= Exercise goal =
In the records below, find the line that contains "assign bp_i.upd_target = bp_upd_target;" and the line that contains "export DESIGN_NICKNAME = d", then retype exactly those two lines and every line between them.

══════════════════════════════

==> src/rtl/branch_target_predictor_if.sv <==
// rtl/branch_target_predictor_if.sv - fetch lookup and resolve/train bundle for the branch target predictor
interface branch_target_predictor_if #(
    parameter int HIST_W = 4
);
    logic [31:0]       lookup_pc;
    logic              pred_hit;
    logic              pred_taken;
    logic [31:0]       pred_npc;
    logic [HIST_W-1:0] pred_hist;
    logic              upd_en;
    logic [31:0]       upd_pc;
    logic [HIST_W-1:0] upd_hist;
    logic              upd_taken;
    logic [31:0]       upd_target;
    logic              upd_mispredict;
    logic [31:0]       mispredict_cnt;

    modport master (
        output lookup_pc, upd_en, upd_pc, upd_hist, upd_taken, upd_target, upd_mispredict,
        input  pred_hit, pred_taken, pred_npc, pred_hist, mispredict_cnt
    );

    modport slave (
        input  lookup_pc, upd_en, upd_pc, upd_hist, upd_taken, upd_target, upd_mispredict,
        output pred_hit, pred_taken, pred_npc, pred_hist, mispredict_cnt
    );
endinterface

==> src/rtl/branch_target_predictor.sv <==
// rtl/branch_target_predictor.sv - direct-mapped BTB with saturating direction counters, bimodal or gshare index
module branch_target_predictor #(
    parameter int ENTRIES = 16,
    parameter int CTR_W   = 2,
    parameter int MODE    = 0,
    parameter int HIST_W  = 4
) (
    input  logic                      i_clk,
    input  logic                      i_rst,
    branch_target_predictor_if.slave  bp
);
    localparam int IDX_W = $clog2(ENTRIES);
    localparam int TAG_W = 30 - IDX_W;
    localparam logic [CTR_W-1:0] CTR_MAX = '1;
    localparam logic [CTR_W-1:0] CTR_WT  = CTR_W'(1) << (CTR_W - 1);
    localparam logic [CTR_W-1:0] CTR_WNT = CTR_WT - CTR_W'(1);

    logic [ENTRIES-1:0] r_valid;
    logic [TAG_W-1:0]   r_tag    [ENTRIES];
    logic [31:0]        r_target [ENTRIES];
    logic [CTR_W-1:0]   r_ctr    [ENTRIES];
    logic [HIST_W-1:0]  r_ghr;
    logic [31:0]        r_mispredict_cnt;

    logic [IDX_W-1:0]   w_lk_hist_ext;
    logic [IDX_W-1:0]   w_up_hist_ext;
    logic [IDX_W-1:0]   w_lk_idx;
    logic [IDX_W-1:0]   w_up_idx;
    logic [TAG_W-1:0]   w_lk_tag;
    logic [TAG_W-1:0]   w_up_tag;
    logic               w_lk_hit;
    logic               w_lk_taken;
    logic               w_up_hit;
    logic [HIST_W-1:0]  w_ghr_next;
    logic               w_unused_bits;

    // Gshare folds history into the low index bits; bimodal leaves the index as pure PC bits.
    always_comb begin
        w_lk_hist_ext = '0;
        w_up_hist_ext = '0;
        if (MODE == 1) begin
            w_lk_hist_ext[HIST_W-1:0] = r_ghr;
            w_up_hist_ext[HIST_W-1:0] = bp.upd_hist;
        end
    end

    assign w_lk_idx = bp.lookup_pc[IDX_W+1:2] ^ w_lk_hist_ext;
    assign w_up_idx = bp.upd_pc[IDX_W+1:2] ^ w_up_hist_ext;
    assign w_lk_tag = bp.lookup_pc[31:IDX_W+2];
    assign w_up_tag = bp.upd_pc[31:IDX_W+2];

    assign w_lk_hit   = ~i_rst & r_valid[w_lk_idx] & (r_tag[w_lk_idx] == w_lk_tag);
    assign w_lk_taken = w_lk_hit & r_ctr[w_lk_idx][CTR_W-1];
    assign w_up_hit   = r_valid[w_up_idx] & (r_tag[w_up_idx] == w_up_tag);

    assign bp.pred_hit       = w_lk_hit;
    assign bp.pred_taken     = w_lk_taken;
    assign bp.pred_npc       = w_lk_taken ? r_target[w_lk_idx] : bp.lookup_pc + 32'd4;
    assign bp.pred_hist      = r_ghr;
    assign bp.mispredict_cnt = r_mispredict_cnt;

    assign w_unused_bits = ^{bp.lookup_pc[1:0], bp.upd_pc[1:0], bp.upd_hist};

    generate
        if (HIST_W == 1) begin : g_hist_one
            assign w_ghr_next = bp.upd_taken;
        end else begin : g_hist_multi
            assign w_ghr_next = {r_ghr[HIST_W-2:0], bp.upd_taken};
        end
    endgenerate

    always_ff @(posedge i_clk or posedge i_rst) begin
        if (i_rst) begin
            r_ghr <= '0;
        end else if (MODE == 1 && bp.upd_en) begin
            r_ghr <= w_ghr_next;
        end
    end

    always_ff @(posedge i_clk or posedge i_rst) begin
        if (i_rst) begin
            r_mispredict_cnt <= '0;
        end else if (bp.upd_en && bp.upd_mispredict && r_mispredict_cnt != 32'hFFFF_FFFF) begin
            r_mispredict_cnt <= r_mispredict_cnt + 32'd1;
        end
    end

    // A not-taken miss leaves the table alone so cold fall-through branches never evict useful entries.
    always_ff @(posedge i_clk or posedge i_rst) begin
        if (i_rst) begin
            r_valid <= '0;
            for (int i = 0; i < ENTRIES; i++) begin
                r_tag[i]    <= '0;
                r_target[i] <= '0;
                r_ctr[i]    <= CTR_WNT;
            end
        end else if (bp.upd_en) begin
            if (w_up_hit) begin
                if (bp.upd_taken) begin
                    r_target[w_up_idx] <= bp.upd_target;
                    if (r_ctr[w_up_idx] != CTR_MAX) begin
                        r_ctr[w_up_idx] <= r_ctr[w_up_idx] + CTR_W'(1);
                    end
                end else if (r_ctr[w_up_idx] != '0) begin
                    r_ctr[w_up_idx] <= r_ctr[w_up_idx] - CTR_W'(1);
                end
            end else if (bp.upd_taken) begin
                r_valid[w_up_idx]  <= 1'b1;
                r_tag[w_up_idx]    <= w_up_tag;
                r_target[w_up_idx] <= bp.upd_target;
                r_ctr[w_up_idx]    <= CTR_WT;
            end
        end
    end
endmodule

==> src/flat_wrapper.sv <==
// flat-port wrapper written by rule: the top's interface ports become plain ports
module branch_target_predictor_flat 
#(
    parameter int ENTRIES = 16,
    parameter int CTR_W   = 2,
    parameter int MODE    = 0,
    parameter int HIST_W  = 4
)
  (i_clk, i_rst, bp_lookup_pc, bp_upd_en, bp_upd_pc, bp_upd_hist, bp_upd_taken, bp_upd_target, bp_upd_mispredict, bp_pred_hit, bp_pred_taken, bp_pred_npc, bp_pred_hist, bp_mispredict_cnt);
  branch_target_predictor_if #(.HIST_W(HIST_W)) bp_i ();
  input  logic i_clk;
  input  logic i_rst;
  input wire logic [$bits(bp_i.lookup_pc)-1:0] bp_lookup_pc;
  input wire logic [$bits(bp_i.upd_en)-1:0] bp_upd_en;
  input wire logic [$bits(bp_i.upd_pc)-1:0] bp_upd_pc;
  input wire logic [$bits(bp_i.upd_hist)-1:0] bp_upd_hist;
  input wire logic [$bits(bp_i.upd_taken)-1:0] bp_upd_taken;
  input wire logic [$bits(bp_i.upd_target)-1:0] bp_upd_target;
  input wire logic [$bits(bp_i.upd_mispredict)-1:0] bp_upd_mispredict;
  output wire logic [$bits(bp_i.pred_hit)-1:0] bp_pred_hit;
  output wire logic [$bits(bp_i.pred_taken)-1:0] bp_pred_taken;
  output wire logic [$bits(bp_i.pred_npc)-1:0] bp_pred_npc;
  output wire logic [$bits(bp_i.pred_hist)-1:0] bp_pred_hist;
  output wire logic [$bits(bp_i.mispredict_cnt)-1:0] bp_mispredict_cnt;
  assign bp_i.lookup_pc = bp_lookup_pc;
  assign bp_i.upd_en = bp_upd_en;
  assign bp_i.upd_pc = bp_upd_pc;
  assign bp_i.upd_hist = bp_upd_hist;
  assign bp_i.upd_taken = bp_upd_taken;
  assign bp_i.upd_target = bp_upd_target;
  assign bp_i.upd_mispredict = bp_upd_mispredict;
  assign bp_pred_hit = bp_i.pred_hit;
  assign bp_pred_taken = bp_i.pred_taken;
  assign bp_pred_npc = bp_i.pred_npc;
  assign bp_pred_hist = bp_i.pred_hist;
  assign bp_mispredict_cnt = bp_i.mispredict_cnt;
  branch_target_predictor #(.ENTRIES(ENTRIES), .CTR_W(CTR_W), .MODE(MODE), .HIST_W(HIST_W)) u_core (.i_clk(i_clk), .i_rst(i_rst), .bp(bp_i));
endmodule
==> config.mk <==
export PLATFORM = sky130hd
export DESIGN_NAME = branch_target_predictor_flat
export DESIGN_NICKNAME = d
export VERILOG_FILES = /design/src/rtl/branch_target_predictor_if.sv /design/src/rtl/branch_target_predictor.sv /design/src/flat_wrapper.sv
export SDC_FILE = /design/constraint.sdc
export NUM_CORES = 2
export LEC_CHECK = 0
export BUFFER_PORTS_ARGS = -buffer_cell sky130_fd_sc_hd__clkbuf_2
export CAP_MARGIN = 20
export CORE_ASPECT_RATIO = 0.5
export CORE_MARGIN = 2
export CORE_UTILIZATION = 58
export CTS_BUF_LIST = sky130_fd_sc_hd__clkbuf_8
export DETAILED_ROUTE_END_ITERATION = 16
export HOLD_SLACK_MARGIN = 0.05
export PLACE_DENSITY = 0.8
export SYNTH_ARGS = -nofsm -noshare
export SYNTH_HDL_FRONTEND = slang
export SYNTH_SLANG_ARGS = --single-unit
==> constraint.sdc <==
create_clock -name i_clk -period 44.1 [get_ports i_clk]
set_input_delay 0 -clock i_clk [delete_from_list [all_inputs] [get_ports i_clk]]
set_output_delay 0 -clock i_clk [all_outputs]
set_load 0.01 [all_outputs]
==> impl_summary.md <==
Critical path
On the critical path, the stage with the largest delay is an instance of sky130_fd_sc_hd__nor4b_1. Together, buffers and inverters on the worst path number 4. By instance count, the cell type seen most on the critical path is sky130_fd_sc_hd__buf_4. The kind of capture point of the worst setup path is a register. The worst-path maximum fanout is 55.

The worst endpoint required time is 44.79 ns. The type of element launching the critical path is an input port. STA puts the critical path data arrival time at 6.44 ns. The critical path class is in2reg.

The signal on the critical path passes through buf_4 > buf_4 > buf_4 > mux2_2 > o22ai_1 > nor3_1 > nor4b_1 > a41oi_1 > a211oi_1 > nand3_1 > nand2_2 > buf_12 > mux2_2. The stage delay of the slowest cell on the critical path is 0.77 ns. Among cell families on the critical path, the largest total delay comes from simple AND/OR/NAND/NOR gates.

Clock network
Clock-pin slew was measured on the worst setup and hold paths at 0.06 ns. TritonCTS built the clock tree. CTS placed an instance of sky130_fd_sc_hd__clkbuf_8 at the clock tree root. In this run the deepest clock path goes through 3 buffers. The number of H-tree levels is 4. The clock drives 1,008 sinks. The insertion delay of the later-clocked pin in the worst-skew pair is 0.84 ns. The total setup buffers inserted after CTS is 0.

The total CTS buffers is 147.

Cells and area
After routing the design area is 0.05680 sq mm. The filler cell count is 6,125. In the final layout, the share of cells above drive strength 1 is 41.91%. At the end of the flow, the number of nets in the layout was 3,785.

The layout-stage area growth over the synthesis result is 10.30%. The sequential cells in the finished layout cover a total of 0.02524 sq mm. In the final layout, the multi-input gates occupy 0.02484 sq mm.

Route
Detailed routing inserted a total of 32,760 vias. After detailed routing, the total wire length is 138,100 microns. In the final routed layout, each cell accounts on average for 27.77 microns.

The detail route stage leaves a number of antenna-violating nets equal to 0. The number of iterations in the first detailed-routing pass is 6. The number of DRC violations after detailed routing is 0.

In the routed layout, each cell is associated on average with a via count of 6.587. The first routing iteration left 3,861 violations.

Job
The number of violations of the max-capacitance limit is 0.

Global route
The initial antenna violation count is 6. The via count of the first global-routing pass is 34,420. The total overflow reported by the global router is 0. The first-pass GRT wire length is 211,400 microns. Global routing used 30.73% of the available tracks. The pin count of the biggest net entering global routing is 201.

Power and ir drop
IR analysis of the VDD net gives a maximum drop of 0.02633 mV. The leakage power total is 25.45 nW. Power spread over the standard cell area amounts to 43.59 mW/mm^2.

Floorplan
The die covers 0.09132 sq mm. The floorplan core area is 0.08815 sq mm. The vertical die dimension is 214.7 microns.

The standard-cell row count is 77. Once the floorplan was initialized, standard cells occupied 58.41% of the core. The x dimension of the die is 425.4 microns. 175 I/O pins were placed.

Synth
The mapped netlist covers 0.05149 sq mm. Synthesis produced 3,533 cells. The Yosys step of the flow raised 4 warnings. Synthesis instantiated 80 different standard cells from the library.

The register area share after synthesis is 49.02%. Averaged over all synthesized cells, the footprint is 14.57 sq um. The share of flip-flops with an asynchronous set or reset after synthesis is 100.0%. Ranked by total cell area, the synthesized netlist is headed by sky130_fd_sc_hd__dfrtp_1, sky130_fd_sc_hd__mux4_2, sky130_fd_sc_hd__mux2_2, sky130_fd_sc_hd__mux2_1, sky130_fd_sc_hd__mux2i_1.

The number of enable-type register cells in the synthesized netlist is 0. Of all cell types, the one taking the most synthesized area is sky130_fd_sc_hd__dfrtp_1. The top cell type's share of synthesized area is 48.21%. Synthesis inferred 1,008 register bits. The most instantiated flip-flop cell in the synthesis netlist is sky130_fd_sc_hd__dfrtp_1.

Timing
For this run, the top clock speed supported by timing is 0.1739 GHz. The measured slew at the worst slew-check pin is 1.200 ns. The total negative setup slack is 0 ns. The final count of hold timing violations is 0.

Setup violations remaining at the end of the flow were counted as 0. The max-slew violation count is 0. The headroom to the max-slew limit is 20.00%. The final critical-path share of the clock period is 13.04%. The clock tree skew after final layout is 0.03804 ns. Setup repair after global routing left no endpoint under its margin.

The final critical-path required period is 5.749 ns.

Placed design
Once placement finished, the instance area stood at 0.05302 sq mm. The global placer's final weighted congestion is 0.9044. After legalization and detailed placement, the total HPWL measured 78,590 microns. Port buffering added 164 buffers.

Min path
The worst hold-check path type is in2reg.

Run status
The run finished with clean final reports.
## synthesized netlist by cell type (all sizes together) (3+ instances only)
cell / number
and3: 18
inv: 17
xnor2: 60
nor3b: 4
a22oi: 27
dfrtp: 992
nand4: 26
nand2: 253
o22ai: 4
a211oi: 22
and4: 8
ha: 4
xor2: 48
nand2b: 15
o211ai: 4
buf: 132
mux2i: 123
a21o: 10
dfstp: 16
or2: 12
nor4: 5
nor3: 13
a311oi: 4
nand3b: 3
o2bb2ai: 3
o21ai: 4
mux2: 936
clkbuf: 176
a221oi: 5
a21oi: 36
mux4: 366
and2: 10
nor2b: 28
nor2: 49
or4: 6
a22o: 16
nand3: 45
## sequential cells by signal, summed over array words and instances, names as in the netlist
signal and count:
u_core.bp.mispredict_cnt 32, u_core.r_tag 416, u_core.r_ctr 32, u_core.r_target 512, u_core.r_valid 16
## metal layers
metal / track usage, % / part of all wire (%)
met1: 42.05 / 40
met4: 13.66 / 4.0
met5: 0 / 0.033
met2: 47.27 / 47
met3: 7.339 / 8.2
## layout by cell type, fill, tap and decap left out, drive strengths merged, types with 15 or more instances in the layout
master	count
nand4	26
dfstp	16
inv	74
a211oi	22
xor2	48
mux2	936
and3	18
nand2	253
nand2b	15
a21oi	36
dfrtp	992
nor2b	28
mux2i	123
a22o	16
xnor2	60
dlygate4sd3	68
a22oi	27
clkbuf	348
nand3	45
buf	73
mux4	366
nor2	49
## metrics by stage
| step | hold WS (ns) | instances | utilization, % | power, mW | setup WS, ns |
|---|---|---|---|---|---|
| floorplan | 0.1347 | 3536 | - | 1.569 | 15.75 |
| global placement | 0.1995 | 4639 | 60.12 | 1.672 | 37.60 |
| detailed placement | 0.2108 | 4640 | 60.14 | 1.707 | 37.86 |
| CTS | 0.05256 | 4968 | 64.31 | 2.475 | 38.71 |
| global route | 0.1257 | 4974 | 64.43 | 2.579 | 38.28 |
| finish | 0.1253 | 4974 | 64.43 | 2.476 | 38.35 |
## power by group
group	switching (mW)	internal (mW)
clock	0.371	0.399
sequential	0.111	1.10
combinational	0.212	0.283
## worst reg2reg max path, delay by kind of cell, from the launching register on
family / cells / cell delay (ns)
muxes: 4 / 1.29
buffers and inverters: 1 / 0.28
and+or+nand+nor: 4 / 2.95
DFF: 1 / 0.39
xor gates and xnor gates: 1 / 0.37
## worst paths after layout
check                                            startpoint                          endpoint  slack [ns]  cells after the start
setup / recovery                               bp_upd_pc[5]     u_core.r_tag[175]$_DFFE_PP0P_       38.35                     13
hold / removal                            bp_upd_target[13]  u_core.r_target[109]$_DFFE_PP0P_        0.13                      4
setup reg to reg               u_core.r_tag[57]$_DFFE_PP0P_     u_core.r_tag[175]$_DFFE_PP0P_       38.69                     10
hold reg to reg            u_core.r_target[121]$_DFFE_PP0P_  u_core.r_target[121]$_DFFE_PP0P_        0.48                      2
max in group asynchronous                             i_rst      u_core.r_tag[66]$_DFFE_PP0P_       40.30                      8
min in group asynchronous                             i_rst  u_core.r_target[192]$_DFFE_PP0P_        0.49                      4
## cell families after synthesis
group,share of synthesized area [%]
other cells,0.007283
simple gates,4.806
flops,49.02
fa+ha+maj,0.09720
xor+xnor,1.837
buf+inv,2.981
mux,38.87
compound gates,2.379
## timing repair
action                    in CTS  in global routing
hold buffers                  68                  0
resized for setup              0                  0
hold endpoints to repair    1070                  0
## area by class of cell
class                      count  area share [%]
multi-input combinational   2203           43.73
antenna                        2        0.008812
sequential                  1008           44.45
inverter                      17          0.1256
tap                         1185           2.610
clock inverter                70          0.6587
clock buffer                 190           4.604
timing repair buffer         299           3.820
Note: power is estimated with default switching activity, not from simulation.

══════════════════════════════

= Result of this exercise =
  assign bp_i.upd_target = bp_upd_target;
  assign bp_i.upd_mispredict = bp_upd_mispredict;
  assign bp_pred_hit = bp_i.pred_hit;
  assign bp_pred_taken = bp_i.pred_taken;
  assign bp_pred_npc = bp_i.pred_npc;
  assign bp_pred_hist = bp_i.pred_hist;
  assign bp_mispredict_cnt = bp_i.mispredict_cnt;
  branch_target_predictor #(.ENTRIES(ENTRIES), .CTR_W(CTR_W), .MODE(MODE), .HIST_W(HIST_W)) u_core (.i_clk(i_clk), .i_rst(i_rst), .bp(bp_i));
endmodule
==> config.mk <==
export PLATFORM = sky130hd
export DESIGN_NAME = branch_target_predictor_flat
export DESIGN_NICKNAME = d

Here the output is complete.